> Brief: Could you tally the lines of the entries that carry the string "stays"? Reply with the number and nothing more.

> Information given:
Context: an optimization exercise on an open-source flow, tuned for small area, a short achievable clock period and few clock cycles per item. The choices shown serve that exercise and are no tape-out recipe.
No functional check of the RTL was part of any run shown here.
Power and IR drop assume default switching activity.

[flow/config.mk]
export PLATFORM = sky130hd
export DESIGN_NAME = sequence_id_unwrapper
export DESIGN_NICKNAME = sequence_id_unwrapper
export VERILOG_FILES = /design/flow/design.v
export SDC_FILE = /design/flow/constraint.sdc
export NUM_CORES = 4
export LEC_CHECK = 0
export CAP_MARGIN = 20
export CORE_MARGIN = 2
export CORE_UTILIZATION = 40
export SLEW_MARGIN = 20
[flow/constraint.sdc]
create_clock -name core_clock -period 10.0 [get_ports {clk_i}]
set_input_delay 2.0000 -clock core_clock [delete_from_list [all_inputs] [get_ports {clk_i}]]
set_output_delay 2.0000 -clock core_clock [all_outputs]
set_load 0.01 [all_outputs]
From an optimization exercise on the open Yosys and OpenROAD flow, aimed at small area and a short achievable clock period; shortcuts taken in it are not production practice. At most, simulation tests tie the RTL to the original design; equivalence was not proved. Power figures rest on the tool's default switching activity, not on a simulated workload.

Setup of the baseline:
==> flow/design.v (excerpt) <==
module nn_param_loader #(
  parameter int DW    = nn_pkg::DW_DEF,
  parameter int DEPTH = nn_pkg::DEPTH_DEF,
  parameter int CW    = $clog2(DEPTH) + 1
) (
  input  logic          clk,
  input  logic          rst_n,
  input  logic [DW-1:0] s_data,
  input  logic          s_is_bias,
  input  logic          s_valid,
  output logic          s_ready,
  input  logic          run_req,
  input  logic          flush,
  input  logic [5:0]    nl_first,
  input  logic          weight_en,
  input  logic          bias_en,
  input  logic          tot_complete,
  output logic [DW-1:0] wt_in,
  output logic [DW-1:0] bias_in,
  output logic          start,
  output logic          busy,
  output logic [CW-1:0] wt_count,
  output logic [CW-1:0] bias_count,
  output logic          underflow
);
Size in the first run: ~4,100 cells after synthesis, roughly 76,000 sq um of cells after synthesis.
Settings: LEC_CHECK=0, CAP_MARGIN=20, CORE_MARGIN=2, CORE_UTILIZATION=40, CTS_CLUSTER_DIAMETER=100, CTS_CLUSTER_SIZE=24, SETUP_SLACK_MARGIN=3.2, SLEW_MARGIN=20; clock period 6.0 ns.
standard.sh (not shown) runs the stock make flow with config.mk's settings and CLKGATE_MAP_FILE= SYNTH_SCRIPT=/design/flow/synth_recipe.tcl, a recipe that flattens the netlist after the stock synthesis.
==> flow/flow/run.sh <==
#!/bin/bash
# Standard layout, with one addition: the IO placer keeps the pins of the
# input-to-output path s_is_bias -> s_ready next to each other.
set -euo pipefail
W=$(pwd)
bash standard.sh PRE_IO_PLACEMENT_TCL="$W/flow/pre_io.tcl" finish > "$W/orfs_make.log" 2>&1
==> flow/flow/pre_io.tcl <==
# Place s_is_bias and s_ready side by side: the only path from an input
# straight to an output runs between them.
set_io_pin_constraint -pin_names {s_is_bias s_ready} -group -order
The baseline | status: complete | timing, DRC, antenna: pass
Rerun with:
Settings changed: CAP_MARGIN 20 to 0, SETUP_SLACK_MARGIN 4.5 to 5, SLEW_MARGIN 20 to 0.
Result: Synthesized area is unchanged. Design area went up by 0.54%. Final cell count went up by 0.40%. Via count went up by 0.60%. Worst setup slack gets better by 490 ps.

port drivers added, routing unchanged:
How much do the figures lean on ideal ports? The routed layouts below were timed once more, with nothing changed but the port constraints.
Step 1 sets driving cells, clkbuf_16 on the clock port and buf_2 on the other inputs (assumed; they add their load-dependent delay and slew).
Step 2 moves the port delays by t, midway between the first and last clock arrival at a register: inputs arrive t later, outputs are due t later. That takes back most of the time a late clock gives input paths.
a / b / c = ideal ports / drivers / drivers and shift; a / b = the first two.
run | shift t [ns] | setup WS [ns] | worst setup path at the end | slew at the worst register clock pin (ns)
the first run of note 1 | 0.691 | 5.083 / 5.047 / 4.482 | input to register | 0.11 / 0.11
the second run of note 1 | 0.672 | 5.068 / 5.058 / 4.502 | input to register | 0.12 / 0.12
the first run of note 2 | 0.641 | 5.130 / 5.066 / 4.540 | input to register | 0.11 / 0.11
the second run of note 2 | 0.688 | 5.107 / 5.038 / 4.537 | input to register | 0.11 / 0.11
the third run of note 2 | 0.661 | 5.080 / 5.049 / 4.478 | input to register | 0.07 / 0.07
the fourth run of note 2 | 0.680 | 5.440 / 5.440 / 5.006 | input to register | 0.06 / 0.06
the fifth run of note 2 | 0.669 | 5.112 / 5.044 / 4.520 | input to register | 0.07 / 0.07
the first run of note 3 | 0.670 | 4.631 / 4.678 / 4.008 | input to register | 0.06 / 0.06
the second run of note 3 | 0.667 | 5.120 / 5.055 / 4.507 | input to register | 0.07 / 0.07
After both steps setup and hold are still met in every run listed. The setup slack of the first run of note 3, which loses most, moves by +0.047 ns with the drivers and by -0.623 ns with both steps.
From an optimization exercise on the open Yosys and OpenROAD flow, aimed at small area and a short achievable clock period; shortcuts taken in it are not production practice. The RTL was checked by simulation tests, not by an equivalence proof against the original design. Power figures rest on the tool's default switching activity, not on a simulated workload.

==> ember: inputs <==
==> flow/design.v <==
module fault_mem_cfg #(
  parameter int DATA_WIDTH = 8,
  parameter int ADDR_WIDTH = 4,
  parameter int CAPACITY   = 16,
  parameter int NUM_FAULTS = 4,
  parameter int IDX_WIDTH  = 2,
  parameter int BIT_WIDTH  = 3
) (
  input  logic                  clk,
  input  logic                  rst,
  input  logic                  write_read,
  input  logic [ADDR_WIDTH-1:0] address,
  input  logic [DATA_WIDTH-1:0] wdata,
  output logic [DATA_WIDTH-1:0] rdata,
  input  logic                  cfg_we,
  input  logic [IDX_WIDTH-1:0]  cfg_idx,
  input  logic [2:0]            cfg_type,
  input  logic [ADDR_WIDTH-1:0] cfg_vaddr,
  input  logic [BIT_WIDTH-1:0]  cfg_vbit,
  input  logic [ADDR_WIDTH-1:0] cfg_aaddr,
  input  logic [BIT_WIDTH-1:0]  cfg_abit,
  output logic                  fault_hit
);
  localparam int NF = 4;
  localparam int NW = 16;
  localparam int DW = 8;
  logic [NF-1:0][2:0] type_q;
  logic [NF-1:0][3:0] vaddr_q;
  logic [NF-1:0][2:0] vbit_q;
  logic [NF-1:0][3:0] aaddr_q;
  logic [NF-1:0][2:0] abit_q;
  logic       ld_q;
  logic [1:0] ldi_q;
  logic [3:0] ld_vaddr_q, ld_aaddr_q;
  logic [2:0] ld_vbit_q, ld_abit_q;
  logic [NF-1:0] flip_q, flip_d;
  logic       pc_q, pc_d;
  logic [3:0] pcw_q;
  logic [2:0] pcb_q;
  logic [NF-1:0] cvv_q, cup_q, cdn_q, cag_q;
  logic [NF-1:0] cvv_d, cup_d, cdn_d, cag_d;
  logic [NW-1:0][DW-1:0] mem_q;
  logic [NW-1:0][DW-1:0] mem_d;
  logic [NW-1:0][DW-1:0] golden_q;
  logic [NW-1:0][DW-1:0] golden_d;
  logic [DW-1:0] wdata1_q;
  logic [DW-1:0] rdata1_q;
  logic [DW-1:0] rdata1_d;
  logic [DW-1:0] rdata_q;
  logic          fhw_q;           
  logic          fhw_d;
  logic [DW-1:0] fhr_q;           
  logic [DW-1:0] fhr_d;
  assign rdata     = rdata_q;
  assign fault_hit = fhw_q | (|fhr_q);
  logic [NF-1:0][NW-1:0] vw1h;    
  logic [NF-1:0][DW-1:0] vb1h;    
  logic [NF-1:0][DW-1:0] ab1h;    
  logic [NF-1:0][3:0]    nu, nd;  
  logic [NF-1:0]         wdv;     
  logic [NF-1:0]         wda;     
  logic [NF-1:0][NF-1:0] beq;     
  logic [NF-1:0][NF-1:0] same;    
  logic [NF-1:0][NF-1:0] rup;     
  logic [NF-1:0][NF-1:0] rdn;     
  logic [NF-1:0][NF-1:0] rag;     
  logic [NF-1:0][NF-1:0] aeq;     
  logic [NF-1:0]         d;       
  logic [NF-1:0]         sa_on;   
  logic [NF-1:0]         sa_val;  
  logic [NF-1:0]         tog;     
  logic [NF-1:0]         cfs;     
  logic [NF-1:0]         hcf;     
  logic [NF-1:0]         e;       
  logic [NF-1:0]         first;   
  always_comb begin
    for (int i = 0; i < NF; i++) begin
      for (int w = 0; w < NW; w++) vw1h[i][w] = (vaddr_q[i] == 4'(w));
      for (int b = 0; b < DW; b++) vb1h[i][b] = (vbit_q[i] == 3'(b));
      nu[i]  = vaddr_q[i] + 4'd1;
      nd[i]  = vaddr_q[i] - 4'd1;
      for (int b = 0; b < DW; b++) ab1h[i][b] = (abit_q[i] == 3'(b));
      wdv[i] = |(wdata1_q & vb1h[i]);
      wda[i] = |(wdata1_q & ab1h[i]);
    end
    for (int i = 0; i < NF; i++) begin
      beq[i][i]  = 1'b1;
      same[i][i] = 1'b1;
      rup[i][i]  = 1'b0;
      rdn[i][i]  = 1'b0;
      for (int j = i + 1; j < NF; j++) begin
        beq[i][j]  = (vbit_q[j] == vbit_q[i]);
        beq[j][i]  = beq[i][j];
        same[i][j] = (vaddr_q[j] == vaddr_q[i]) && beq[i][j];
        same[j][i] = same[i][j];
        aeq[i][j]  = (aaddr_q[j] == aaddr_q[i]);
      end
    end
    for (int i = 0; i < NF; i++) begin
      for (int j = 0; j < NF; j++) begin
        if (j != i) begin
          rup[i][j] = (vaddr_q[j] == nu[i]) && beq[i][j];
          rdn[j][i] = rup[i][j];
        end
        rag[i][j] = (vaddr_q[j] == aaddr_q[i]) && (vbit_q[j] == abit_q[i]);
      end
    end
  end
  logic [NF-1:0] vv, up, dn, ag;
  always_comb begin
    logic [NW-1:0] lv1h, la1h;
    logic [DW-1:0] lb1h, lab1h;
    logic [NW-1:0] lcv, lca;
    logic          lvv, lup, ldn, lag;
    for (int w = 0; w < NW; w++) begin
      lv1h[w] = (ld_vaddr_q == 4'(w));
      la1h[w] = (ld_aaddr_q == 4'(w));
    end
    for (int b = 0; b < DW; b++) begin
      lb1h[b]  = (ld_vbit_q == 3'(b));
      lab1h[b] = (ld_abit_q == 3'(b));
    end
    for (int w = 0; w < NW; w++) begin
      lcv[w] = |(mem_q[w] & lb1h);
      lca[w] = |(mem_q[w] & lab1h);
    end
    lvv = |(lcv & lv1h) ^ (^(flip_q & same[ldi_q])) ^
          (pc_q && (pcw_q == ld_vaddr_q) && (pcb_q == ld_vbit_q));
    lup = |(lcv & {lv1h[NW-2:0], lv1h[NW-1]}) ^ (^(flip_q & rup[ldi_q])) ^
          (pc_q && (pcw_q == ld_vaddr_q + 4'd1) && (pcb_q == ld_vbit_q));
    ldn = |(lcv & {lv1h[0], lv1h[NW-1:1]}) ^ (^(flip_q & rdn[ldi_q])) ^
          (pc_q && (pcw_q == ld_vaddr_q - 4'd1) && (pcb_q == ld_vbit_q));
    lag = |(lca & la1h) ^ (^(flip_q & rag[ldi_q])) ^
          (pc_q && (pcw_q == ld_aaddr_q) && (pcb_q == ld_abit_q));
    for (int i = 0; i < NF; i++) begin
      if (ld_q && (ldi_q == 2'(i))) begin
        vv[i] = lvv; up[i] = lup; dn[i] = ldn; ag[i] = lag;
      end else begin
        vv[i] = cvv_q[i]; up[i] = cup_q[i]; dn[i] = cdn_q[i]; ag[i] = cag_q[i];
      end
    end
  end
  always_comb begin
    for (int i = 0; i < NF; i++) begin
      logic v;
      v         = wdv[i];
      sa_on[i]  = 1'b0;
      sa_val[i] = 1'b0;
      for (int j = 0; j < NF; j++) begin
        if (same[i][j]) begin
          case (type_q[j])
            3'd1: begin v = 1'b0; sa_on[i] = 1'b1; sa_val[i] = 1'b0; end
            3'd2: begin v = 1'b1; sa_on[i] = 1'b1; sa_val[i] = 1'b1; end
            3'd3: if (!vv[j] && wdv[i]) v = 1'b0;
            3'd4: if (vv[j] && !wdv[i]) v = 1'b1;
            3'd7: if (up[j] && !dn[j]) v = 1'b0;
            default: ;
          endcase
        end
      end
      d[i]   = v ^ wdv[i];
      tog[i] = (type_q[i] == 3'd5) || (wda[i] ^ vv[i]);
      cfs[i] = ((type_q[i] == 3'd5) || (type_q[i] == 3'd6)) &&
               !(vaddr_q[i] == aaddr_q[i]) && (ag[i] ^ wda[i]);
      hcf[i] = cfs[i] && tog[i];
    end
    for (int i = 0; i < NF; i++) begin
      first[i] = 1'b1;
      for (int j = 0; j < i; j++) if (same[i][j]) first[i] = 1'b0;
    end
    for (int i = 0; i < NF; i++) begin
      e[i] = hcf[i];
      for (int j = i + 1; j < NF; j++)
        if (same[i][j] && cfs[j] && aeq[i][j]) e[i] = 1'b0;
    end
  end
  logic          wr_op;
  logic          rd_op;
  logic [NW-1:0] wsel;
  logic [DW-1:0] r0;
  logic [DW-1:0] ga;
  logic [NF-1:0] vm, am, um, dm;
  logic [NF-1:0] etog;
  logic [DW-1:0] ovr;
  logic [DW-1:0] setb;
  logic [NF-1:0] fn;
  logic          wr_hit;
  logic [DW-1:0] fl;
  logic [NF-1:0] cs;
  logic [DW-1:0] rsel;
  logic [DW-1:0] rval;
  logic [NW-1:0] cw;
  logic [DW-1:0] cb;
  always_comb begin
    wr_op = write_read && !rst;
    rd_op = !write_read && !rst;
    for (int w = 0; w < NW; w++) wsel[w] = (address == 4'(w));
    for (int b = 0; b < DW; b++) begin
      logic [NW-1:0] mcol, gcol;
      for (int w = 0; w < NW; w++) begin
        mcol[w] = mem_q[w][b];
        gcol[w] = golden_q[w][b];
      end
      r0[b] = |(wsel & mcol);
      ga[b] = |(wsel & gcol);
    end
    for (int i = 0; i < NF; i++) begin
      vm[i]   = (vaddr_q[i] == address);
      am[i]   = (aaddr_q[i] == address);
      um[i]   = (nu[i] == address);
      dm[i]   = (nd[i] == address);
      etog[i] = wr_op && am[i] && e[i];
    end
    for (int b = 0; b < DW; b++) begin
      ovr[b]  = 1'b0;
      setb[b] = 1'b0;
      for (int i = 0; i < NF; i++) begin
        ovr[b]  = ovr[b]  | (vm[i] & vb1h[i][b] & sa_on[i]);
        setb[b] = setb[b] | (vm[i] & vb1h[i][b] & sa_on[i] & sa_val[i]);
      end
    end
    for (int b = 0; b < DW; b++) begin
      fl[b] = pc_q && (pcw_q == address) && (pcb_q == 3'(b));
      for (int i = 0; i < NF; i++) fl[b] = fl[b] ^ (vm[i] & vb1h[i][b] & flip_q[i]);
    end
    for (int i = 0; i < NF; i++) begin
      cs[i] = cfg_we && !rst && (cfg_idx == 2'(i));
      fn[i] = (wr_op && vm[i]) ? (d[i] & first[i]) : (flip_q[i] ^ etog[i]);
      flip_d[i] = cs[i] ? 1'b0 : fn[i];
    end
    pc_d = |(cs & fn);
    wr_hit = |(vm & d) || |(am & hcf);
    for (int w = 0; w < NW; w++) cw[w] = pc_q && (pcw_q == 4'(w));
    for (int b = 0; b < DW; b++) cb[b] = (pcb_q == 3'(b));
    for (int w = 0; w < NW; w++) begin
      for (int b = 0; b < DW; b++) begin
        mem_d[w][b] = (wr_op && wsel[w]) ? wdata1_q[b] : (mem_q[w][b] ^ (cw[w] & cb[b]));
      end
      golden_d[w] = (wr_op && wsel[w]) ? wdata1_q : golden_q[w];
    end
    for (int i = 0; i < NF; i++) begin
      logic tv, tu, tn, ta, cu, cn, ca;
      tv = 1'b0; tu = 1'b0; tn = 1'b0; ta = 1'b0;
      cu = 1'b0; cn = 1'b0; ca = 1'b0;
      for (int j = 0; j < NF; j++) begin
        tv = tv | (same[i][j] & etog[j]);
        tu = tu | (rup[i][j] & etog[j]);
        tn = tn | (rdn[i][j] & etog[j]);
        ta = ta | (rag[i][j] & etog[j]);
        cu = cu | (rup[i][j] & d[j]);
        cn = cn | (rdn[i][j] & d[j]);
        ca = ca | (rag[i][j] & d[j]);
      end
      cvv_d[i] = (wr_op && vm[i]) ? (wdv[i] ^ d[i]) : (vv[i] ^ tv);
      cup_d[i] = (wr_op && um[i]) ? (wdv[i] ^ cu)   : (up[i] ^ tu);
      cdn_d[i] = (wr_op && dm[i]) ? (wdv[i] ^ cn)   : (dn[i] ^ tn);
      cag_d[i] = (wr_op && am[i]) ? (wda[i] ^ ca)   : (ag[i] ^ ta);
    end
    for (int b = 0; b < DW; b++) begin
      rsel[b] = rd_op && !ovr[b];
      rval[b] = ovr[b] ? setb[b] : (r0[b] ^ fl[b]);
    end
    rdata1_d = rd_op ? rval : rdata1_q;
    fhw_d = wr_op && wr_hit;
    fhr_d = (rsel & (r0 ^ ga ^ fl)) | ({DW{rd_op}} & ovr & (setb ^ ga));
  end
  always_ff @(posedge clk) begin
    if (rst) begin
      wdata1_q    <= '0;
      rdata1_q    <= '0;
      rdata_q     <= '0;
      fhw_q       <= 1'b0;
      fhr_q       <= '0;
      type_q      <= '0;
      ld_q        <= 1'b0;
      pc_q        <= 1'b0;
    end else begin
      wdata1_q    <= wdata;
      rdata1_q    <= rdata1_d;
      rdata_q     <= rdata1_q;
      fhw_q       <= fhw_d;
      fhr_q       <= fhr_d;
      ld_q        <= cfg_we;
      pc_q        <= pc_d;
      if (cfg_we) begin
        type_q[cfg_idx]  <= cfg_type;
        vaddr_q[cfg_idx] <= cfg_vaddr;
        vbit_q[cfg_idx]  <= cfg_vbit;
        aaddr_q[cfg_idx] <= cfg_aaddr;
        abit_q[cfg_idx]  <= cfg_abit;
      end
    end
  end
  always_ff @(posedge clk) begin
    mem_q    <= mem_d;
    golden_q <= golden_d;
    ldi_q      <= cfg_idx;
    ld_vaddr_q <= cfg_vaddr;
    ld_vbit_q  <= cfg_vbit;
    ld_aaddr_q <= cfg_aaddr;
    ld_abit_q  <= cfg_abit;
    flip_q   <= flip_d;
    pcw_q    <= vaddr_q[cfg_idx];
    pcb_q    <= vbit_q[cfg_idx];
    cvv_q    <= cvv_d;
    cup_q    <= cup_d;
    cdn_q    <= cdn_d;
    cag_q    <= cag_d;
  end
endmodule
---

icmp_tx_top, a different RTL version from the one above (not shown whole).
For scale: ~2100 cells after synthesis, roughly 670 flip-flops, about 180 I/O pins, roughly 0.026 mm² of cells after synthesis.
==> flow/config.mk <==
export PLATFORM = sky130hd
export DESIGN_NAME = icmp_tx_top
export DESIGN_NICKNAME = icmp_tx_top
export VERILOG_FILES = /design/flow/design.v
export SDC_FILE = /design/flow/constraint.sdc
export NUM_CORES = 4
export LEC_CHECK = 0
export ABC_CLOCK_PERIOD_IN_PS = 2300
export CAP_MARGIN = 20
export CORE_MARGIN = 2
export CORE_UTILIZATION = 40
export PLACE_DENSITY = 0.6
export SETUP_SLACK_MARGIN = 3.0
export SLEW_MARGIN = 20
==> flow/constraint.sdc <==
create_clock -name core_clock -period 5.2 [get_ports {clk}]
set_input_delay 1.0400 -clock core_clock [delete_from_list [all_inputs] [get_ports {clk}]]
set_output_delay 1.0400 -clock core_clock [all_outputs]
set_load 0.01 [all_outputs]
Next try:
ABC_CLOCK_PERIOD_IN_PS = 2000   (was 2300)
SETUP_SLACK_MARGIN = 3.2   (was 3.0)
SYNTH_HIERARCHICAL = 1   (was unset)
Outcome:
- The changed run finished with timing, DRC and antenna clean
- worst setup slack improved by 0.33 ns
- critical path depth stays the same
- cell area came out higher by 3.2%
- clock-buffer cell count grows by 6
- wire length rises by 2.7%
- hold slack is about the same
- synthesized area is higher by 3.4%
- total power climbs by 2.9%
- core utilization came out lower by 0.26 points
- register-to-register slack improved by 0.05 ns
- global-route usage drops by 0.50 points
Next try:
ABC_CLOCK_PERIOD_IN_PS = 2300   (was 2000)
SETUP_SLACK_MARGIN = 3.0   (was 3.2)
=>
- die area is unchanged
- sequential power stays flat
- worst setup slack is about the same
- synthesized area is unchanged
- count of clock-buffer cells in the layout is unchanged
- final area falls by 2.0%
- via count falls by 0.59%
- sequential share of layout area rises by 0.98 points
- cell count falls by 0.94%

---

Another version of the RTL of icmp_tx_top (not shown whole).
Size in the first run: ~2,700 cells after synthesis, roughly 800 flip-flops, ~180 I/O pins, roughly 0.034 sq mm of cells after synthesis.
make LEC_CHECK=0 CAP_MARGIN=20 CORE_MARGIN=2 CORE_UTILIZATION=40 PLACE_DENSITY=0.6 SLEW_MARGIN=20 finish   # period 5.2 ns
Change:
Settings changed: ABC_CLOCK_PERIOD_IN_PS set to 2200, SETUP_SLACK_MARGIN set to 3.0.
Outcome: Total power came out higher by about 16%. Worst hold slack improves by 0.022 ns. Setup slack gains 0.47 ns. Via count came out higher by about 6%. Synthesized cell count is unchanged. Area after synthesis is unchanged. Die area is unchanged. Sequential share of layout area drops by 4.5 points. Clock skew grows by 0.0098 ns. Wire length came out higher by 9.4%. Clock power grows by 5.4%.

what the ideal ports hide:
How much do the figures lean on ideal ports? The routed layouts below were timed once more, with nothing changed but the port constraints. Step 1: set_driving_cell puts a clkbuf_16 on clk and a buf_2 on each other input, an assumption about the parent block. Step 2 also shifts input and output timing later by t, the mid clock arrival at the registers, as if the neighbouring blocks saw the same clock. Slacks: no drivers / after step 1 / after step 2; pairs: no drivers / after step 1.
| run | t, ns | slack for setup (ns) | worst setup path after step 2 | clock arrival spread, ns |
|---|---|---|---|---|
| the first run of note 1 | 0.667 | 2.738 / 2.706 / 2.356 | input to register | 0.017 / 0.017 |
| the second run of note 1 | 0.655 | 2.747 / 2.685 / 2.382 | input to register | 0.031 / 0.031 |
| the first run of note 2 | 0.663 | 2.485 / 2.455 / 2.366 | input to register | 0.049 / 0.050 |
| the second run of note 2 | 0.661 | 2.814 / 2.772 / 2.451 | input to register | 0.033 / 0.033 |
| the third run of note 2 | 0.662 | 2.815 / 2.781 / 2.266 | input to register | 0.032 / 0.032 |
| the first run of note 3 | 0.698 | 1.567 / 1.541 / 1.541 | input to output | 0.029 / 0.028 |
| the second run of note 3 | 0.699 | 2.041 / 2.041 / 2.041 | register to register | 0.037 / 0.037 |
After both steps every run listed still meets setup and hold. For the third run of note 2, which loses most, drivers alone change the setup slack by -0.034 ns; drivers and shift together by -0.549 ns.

> Answer for this exercise: 2